Genetic mosaic analysis of a deleterious mitochondrial DNA mutation in Drosophila reveals novel aspects of mitochondrial regulation and function.

Various human diseases are associated with mitochondrial DNA (mtDNA) mutations, but heteroplasmy-the coexistence of mutant and wild-type mtDNA-complicates their study. We previously isolated a temperature-lethal mtDNA mutation in Drosophila, mt:CoIT300I, which affects the cytochrome c oxidase subunit I (CoI) locus. In the present study, we found that the decrease in cytochrome c oxidase (COX) activity was ascribable to a temperature-dependent destabilization of cytochrome a heme. Consistently, the viability of homoplasmic flies at 29 degrees C was fully restored by expressing an alternative oxidase, which specifically bypasses the cytochrome chains. Heteroplasmic flies are fully viable and were used to explore the age-related and tissue-specific phenotypes of mt: CoIT300I. The proportion of mt: CoIT300I genome remained constant in somatic tissues along the aging process, suggesting a lack of quality control mechanism to remove defective mitochondria containing a deleterious mtDNA mutation.
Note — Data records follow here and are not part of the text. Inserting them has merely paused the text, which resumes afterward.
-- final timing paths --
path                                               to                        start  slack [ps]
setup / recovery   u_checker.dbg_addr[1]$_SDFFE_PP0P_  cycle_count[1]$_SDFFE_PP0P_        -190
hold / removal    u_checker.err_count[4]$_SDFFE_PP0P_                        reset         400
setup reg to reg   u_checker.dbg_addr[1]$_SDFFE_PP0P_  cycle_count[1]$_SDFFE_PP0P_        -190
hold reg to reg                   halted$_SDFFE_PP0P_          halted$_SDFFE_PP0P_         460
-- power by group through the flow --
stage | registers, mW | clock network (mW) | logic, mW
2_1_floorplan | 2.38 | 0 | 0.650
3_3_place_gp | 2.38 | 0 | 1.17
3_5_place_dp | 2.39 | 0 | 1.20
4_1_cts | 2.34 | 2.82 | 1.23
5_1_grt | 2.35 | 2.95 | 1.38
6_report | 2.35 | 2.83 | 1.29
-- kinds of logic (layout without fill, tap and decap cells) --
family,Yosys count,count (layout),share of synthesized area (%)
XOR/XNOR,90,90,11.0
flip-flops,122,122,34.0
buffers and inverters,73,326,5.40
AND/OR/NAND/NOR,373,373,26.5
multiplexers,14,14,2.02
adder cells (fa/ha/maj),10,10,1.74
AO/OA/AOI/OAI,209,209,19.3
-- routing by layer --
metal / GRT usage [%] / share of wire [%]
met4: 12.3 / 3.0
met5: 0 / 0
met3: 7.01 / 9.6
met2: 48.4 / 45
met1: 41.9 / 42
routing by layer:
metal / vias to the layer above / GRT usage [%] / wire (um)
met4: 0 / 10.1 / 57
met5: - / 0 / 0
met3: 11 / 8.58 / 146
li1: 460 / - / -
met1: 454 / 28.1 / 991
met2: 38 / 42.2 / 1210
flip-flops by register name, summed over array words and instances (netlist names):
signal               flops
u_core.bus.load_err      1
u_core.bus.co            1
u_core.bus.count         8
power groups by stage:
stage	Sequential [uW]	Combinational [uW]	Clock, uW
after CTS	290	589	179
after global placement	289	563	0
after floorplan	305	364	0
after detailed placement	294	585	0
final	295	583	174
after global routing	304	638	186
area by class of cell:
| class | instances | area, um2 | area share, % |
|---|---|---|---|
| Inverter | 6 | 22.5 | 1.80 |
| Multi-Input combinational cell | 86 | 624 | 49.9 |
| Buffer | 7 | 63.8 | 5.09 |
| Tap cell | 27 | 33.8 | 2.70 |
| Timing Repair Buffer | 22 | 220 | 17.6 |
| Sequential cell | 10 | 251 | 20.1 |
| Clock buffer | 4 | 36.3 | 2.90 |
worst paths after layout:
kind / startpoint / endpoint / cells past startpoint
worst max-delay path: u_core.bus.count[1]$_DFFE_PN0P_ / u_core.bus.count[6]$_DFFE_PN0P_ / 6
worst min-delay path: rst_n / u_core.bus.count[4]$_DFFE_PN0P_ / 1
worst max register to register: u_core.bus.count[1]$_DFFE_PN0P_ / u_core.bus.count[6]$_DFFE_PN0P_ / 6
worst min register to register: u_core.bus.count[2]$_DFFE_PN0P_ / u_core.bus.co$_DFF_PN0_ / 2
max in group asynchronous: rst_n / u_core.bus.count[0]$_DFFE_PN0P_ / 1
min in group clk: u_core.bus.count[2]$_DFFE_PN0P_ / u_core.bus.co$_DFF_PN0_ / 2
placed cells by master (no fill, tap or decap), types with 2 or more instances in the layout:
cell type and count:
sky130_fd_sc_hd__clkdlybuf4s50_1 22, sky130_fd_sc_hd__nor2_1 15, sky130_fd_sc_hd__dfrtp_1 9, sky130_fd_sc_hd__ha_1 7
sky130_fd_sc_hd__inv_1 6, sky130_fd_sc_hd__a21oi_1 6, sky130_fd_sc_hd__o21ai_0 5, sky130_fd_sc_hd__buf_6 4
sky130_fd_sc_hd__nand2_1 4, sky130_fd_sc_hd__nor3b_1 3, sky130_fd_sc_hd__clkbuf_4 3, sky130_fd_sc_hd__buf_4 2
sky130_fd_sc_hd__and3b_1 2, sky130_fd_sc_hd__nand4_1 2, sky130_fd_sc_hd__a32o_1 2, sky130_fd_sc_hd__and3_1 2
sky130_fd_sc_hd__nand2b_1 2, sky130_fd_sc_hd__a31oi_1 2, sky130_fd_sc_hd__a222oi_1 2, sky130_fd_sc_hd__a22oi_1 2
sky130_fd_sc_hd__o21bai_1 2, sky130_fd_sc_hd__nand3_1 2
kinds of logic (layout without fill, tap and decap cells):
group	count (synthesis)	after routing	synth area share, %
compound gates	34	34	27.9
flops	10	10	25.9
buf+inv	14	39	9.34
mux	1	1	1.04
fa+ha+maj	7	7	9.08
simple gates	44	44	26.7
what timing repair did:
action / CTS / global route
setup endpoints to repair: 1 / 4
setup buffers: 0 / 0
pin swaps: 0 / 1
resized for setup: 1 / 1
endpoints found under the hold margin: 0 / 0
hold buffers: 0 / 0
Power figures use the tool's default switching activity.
Using a genetic scheme that expresses a mitochondrially targeted restriction enzyme to induce tissue-specific homoplasmy in heteroplasmic flies, we found that mt: CoIT300I homoplasmy in the eye caused severe neurodegeneration at 29 degrees C. Degeneration was suppressed by improving mitochondrial Ca2+ uptake, suggesting that Ca2+ mishandling contributed to mt: CoIT300I pathogenesis. Our results demonstrate a novel approach for Drosophila mtDNA genetics and its application in modeling mtDNA diseases.